Since the inception of the Bodhgaya Temple Management Committee and the beginning of its active administration in 1953, vast improvements have been made to both the temple and its grounds. Existing structures have been repaired and new stupas are being erected. With the reintroduction of gilded images in the niches of the Mahabodhi Temple, it begins to regain some of the splendour described by Hsuan Chwang.

The establishment, in the surrounding district, of beautiful temples and monasteries by the people of Tibet, Japan, China, Thailand, Burma and others has brought back to Bodhgaya the varied traditions of buddhist practice that have evolved in those lands. By contrast, the headless, mutilated statues in the local museum present a disturbing reminder of past destruction.
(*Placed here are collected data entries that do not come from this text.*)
What follows belongs to an exercise in optimizing a design on an open flow for a short achievable clock period and few clock cycles; a production flow would make more cautious choices.
Only simulation tests tie the RTL to the original design; equivalence was not proved.
Power and IR drop assume default switching activity.

===== run.sh =====
#!/bin/bash
# synth_recipe.tcl (not shown) runs the flow's synth.tcl, then flattens the netlist and writes it again
# the make line also repeats each setting of config.mk as NAME=value (left out here)
make -C /OpenROAD-flow-scripts/flow DESIGN_CONFIG=/design/flow/config.mk WORK_HOME=/design/flow/orfs CLKGATE_MAP_FILE= SYNTH_SCRIPT=/design/flow/synth_recipe.tcl finish

===== constraint.sdc =====
create_clock -name core_clock -period 5.0 [get_ports {clk}]
set_input_delay 1.0000 -clock core_clock [delete_from_list [all_inputs] [get_ports {clk}]]
set_output_delay 1.0000 -clock core_clock [all_outputs]
set_load 0.01 [all_outputs]

===== config.mk =====
export PLATFORM = sky130hd
export DESIGN_NAME = mips_multicycle_core
export DESIGN_NICKNAME = mips_multicycle_core
export VERILOG_FILES = /design/flow/design.v
export SDC_FILE = /design/flow/constraint.sdc
export NUM_CORES = 4
export LEC_CHECK = 0
export CAP_MARGIN = 20
export CORE_MARGIN = 2
export CORE_UTILIZATION = 40
export SLEW_MARGIN = 20
Source: an optimization exercise on an open RTL-to-GDS flow (aim: small area, a short achievable clock period and few clock cycles per item). Production flows keep margins and buffers that such runs may drop.
The RTL was checked by simulation tests, not by an equivalence proof against the original design.
Power is estimated from default activity; no workload was simulated.

==> flow/design.v, too long to show whole: its modules and the start of the top module <==
// module fp_mult_stream: 1698 lines
// module fp_mult_stream_fa: 10 lines
// module fp_mult_stream_ha: 9 lines
// module fp_mult_stream_add: 307 lines
module fp_mult_stream #(
    parameter int WIDTH      = 32,
    parameter int INT_WIDTH  = 16,
    parameter int FRAC_WIDTH = 16,
    parameter int SIGNED     = 1,
    parameter int STAGES     = 3,
    parameter int ROUND      = 1
) (
    input  logic              clk,
    input  logic              reset,
    input  logic              in_valid,
    output logic              in_ready,
    input  logic [WIDTH-1:0]  left,
    input  logic [WIDTH-1:0]  right,
    output logic              out_valid,
    input  logic              out_ready,
    output logic [WIDTH-1:0]  out,
    output logic              ovf
);
  // ...
==> flow/flow/run.sh <==
#!/bin/bash
set -euo pipefail
bash standard.sh SETUP_SLACK_MARGIN=6.0 finish > standard_flow.log 2>&1
==> flow/standard.sh <==
#!/bin/bash
# synth_recipe.tcl (not shown) runs the flow's synth.tcl, then flattens the netlist and writes it again
# the make line also repeats each setting of config.mk as NAME=value (left out here)
make -C /OpenROAD-flow-scripts/flow DESIGN_CONFIG=/design/flow/config.mk WORK_HOME=/design/flow/orfs CLKGATE_MAP_FILE= SYNTH_SCRIPT=/design/flow/synth_recipe.tcl "${@:-finish}"
==> flow/config.mk <==
export PLATFORM = sky130hd
export DESIGN_NAME = fp_mult_stream
export DESIGN_NICKNAME = fp_mult_stream
export VERILOG_FILES = /design/flow/design.v
export SDC_FILE = /design/flow/constraint.sdc
export NUM_CORES = 4
export LEC_CHECK = 0
export ABC_AREA = 1
export CAP_MARGIN = 20
export CORE_MARGIN = 2
export CORE_UTILIZATION = 40
export SLEW_MARGIN = 20
export SYNTH_HIERARCHICAL = 1
==> flow/constraint.sdc <==
create_clock -name core_clock -period 10.0 [get_ports {clk}]
set_input_delay 2.0000 -clock core_clock [delete_from_list [all_inputs] [get_ports {clk}]]
set_output_delay 2.0000 -clock core_clock [all_outputs]
set_load 0.01 [all_outputs]
==> notes.md, run 1 <==
* Status: no timing/DRC/antenna violations
* Worst Hold Class: reg -> reg
* Max-cap viol count at 0
* Clock-cell share of area at under 10%
* Multi-input gates at 2243
* Post-CTS Hold Buffers at 0
* Largest Pwr Group: combinational cells
* Final setup fails at 0
* Max-slew violation count at 0
* Most frequent cells in the layout: xor2_1 (570), o22ai_1 (494), fa_1 (432)
* Pin slew with the least headroom to its limit at around 1000 ps
* Largest net degree at the start of global routing at around 100
* # resized after CTS at 40
* Syn nets at 3716
* DR WL/cell at around 25 um
* Area taken by multi-input logic gates at ~22000 um^2
* Vias in the first global route at ~25000
* I/O pins at between 100 and 150
* Post-Syn Instances at approximately 3000
* Syn avg cell area at about 11 um^2
* Filler Cells Inserted at 7444
* Area-dominant class: multi-input gates
* GR Layer Usage met3 at 5.06%
* WP depth at 9
* CP Launch Point: two_q[14]$_DFFE_PN_
* Initial antenna violation count at 0
* Final #Nets at 3700
* P_clk at roughly 1.4 mW
* GP Congestion at approximately 0.86
* Combinational Power Share at between 60 and 70%
* Final Hold Fails at 0
* # rows at between 100 and 150
* Crit Path Category: reg -> reg
* Fmax at 252 MHz
* Data buffer area share at 5.93%
* DRC viols at 0
* Design Power at between 10 and 15 mW
* Pint at approximately 6.7 mW
* Slowest cell on crit path: fa_1
* Min-Delay Endpoint: valid_q[1]$_SDFFE_PP0N_
* Worst path arrival time at about 4300 ps
* Switching power at around 5.6 mW
* Max incr delay on CP at between 500 and 600 ps
* Min-delay src: valid_q[1]$_SDFFE_PP0N_
* Worst-path clk slew at approximately 60 ps
Testbench counts, summed over its fixed seeds: cycles 16,024, items 16,000.
==> run 2: changes to the inputs <==
==> flow/flow/run.sh (replaced) <==
#!/bin/bash
set -euo pipefail
bash standard.sh SETUP_SLACK_MARGIN=6.0 "BUFFER_PORTS_ARGS=-buffer_cell sky130_fd_sc_hd__buf_2" finish > standard_flow.log 2>&1
==> notes.md, run 2 <==
* Status: no timing/DRC/antenna violations
* Buf/Inv on CP at 1
* Starting density of the core at slightly above 40%
* Syn nets at 3716 (unchanged)
* Slowest cell on crit path: fa_1
* Max-cap viol count at 0 (unchanged)
* Fmax at 253 MHz (+0.32%)
* Routed wire length at around 110 mm
* Final Hold Fails at 0 (unchanged)
* Worst-path clk slew at 60 ps (about the same)
* Total gr overflow at 0
* Post-Syn Instances at 3058 (unchanged)
* Post-route ant nets at 0
* Die ar. at 83100 um^2
* Crit Path Category: reg -> reg
* Fin crit period at around 3900 ps
* Initial drt markers at between 2000 and 3000
* Top Metal Used: met4
* Max-slew violation count at 0 (unchanged)
* Max FFs per register at between 100 and 150
* Yosys warning count at 7
* Clk sinks at 295
* Vias post-DR at approximately 24000
* Worst Hold Class: reg -> reg
* DRC viols at 0 (unchanged)
* CTS tree: done
* Peak supply drop at ~0.00026 V
* GP Congestion at 0.876 (+2.0%)
* Clk latency of the worst-skew pair at ~600 ps
* Commonest non-fill, non-tap cell in the layout: xor2_1
* First-pass iteration count of the detailed router at 6
* Die Wd at 288 um
* Worst path arrival time at 4270 ps (about the same)
* Core area at around 80000 um^2
* CP top delay family: adder cells
* Die Span Y at roughly 290 um
* Max incr delay on CP at 570 ps (+30 ps)
* Syn avg cell area at 10.6 um^2 (unchanged)
* Total Routing Usage GR at 25.4%
* Design Area, Final at 36300 um^2
* Top fanout value on the critical path at 34
* PwrDens at roughly 340 nW/um^2
* Htree depth at 2
* Most frequent cells in the layout: xor2_1 (570), o22ai_1 (496), fa_1 (428)
* Final #Nets at 3712 (+0.32%)
* Relative slew margins at between 30% and 40%
* Vias in the first global route at 25500 (+0.13%)
* DR WL/cell at 25.5 um (+3.4%)
* Final setup fails at 0 (unchanged)
* Worst path most repeated cell: fa_1
* Area Overhead vs Synth at 12.4%
* Fin Setup TNS at 0 ps
* Clock Skew at approximately 35 ps
* CP endpoint kind: flip-flop
* Fraction of layout cells with a size suffix above 1 at 14.2%
* Largest net degree at the start of global routing at 100 (-3.8%)
* Global-route wire length before repair at ~160 mm
* Cell Area, Placed at between 30000 and 40000 um^2
* # rows at 104 (unchanged)
* I/O pins at 103 (unchanged)
* Met2 wire len at around 50 mm
* Root buffer cell: clkbuf_16
* CTS Buf Count at 39
* Mapped Area at 32300 um^2
* Period utilization at 39.5%
* Post-DP HPWL at approximately 65 mm
* Critical-path cell list: buf_4, xor2_1, fa_1, fa_1, fa_1, fa_1, fa_1
* Top Registers: cs_q: 143 flops, res0_q: 33 flops, res1_q: 33 flops
* Critical path required time at 10320 ps
* Met3 Routed Length at approximately 11 mm
* Unrepaired setup endpoints after global routing: yes
* Startpoint types: flip-flop
* LEAKAGE at ~15 nW
* Metal-1 WL at between 30 and 40 mm
* Largest Register: cs_q
* Via density at 5.88
* Initial antenna violation count at 1 (+1)
* # port buffers at just over 100
* Pin slew with the least headroom to its limit at 994 ps (-54.3 ps)
* CTS max path bufs at 3
==> run 2: cell types whose count changed in the layout (fill, tap and decap cells not counted), moves of 8 or more <==
cell,before,now
nand2_1,315,279
buf_2,0,102
buf_6,37,45
nand2_2,34,47
nand2_4,14,36
clkdlybuf4s50_1,102,0
clkinvlp_4,14,4
==> run 2: layout make-up <==
class	count	area [um^2]
antenna	1	2.50
multi-input combinational	2244	22100
inverter	253	978
tap	1060	1330
clock buffer	45	998
timing repair buffer	221	1840
clock inverter	25	297
fill	7408	44000
sequential	295	8810
==> run 2: per-stage QoR <==
step	util, %	std cells	hold slack, ps	total power, mW	setup slack [ps]
after floorplan	-	3058	424	7.93	6200
after global placement	41.9	4034	453	10.1	5480
after detailed placement	41.9	4034	461	10.3	5430
after CTS	44.1	4124	471	11.9	6000
after global routing	45.2	4143	492	13.5	5860
final	45.2	4144	468	12.3	6050
==> run 2: routing by layer <==
metal,vias up,GRT usage (%)
met5,-,0.398
met4,0,14.2
met3,389,7.11
met2,1543,41.1
met1,12100,30.6
li1,10300,-
==> run 2: report_power, final <==
| part | total (mW) | internal (mW) | switching (mW) |
|---|---|---|---|
| logic | 8.48 | 3.57 | 4.91 |
| clock network | 1.45 | 0.851 | 0.599 |
| registers | 2.36 | 2.23 | 0.136 |
| total | 12.3 | 6.65 | 5.64 |
==> run 2: worst paths after layout <==
check	startpoint	endpoint	slack (ps)	cells after the start
worst max-delay path	neg_q[2]$_DFFE_PN_	cs_q[92]$_DFFE_PN_	6050	7
worst min-delay path	valid_q[1]$_SDFFE_PP0N_	valid_q[1]$_SDFFE_PP0N_	470	2
worst max register to register	neg_q[2]$_DFFE_PN_	cs_q[92]$_DFFE_PN_	6050	7
worst min register to register	valid_q[1]$_SDFFE_PP0N_	valid_q[1]$_SDFFE_PP0N_	470	2
==> run 2: worst register-to-register path, delay by kind of cell (launching register included) <==
kind / cells / cell delay (ps)
buffers and inverters: 1 / 530
adders and majority gates: 5 / 2360
DFF: 1 / 320
xor gates and xnor gates: 1 / 470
Pilgrims abound in Bodhgaya and in recent years thousands have had the fortune to listen to the Dharma there. Many buddhist masters are again travelling to Bodhgaya to turn the wheel of Dharma. For example, the Kalachakra empowerment given by His Holiness the Dalai Lama in 1974 was attended by over 100,000 devotees. The Tibetan monastery now offers a two-month meditation course annually for the international buddhist community, and meditation courses and teachings are given occasionally in the Burmese, Thai, Japanese and other temples.